TASK DETAILS:
Find the lines below that contain the string "constraints". Copy each one.

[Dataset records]
- - -

This design comes from an exercise in tuning for small area and a short achievable clock period on the open sky130 flow, not from production work. Only simulation tests tie the RTL to the original design; equivalence was not proved.

==> indigo: inputs <==
Design neuron_intra_Nbits, start of the top module:
module neuron_intra_Nbits #(
parameter N = 16,
parameter N_INPUTS = 16,
parameter LOG_N_INPUTS = 4
) (
    input  wire                         clk,
    input  wire                         rst,
    input  wire                         en,
    input  wire signed [N*N_INPUTS-1:0] W,
    input  wire signed [N*N_INPUTS-1:0] X_N,
    output reg signed [         N-1:0] Out
);
==> flow/config.mk <==
export PLATFORM = sky130hd
export DESIGN_NAME = neuron_intra_Nbits
export DESIGN_NICKNAME = neuron_intra_Nbits
export VERILOG_FILES = /design/flow/design.v
export SDC_FILE = /design/flow/constraint.sdc
export NUM_CORES = 4
export LEC_CHECK = 0
export CAP_MARGIN = 40
export CORE_MARGIN = 2
export CORE_UTILIZATION = 40
export SLEW_MARGIN = 60
export SYNTH_HIERARCHICAL = 1
export SYNTH_MINIMUM_KEEP_SIZE = 0
==> flow/constraint.sdc <==
create_clock -name core_clock -period 14.0 [get_ports {clk}]
set_input_delay 2.8000 -clock core_clock [delete_from_list [all_inputs] [get_ports {clk}]]
set_output_delay 2.8000 -clock core_clock [all_outputs]
set_load 0.01 [all_outputs]
standard.sh (not shown) runs the stock make flow with config.mk's settings and CLKGATE_MAP_FILE= SYNTH_SCRIPT=/design/flow/synth_recipe.tcl, a recipe that flattens the netlist after the stock synthesis.
==> flow/flow/run.sh <==
#!/bin/bash
# Own layout flow: the standard flow (standard.sh: unchanged synthesis,
# constraints and steps), except that the port buffers that buffer_ports adds
# to every input and output are sky130_fd_sc_hd__buf_2 rather than the tool's
# default pick (clkdlybuf4s50_1, a slow delay cell twice the area).
# make's and each tool's full output goes to standard_finish.log here; ORFS
# also keeps a log per step under orfs/logs/.
set -euo pipefail
bash standard.sh "BUFFER_PORTS_ARGS=-buffer_cell sky130_fd_sc_hd__buf_2" finish > standard_finish.log 2>&1
test -s out/final.def
==> tundra (differences from indigo) <==
==> flow/flow/run.sh (replaced) <==
#!/bin/bash
# Own layout flow: the standard flow (standard.sh: unchanged synthesis,
# constraints and steps) with two changes in how the layout is made:
#  - the port buffers that buffer_ports adds to every input and output are
#    sky130_fd_sc_hd__buf_2 rather than the tool's default pick
#    (clkdlybuf4s50_1, a slow delay cell twice the area);
#  - the repair_timing run after clock-tree synthesis aims for 7.6 ns of setup
#    slack (SETUP_SLACK_MARGIN), so the resizer keeps shortening the worst
#    paths after they meet the 14 ns clock. Every other step keeps the default.
# make's and each tool's full output goes to the standard_*.log files here;
# ORFS also keeps a log per step under orfs/logs/.
set -euo pipefail
BP="BUFFER_PORTS_ARGS=-buffer_cell sky130_fd_sc_hd__buf_2"
bash standard.sh "$BP" place > standard_place.log 2>&1
bash standard.sh "$BP" SETUP_SLACK_MARGIN=7.6 cts > standard_cts.log 2>&1
bash standard.sh "$BP" finish > standard_finish.log 2>&1
test -s out/final.def
==> raven (differences from indigo) <==
==> flow/run.sh (new file) <==
#!/bin/bash
# synth_recipe.tcl (not shown) runs the flow's synth.tcl, then flattens the netlist and writes it again
# the make line also repeats each setting of config.mk as NAME=value (left out here)
make -C /OpenROAD-flow-scripts/flow DESIGN_CONFIG=/design/flow/config.mk WORK_HOME=/design/flow/orfs CLKGATE_MAP_FILE= SYNTH_SCRIPT=/design/flow/synth_recipe.tcl finish
removed: flow/flow/run.sh
removed: flow/standard.sh
==> comparison table <==
metric	indigo	tundra	raven
Result of the run	complete, no violations	complete, no violations	complete, no violations
Worst slack at placement	6.282 ns	6.282 ns	6.073 ns
Sequential share of cell area	0.09597	0.09514	0.09454
Source of the worst register-to-register timing path	cs[82]	cs[32]	cs[117]
Antenna cell count	32	27	23
Worst skew pair latency	0.73 ns	0.73 ns	0.72 ns
Sum of met3 wire segment lengths after detailed routing	67470 um	66940 um	66570 um
Via Count	83990	84260	83120
Launching element of the worst setup path	cs[82]	cs[32]	X_N[21]
Minimum setup slack among reg-to-reg paths	6.72 ns	7.40 ns	7.16 ns
Met1 Use GR	0.6022	0.6025	0.5692
Worst Reg2Reg Path Length in Cells	15	17	15
Number of buffers and inverters on the critical path	0	1	2
Area share of buffers outside the clock network	0.03360	0.03542	0.04966
# placed instances	12630	12630	12670

re-timing with driven ports:
Ports are ideal in the flow. The routed layouts listed here were re-timed in OpenROAD.
Step 1 assumes that a clkbuf_16 drives the clock port and a buf_2 every other input.
Step 2 also shifts input and output timing later by t, the mid clock arrival at the registers, as if the neighbouring blocks saw the same clock.
Three values: no drivers, after step 1, after step 2; two values: the first two.
run | t, ns | setup WS [ns] | clock arrival spread, ns
indigo | 0.805 | 6.722 / 6.722 / 6.077 | 0.060 / 0.059
tundra | 0.808 | 7.399 / 7.399 / 6.682 | 0.055 / 0.055
raven | 0.794 | 6.680 / 6.756 / 5.961 | 0.043 / 0.043
After both steps setup and hold are still met in every run listed. The setup slack of raven, which loses most, moves by +0.076 ns with the drivers and by -0.719 ns with both steps.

- - -

TASK RESPONSE:
# constraints and steps), except that the port buffers that buffer_ports adds
# constraints and steps) with two changes in how the layout is made:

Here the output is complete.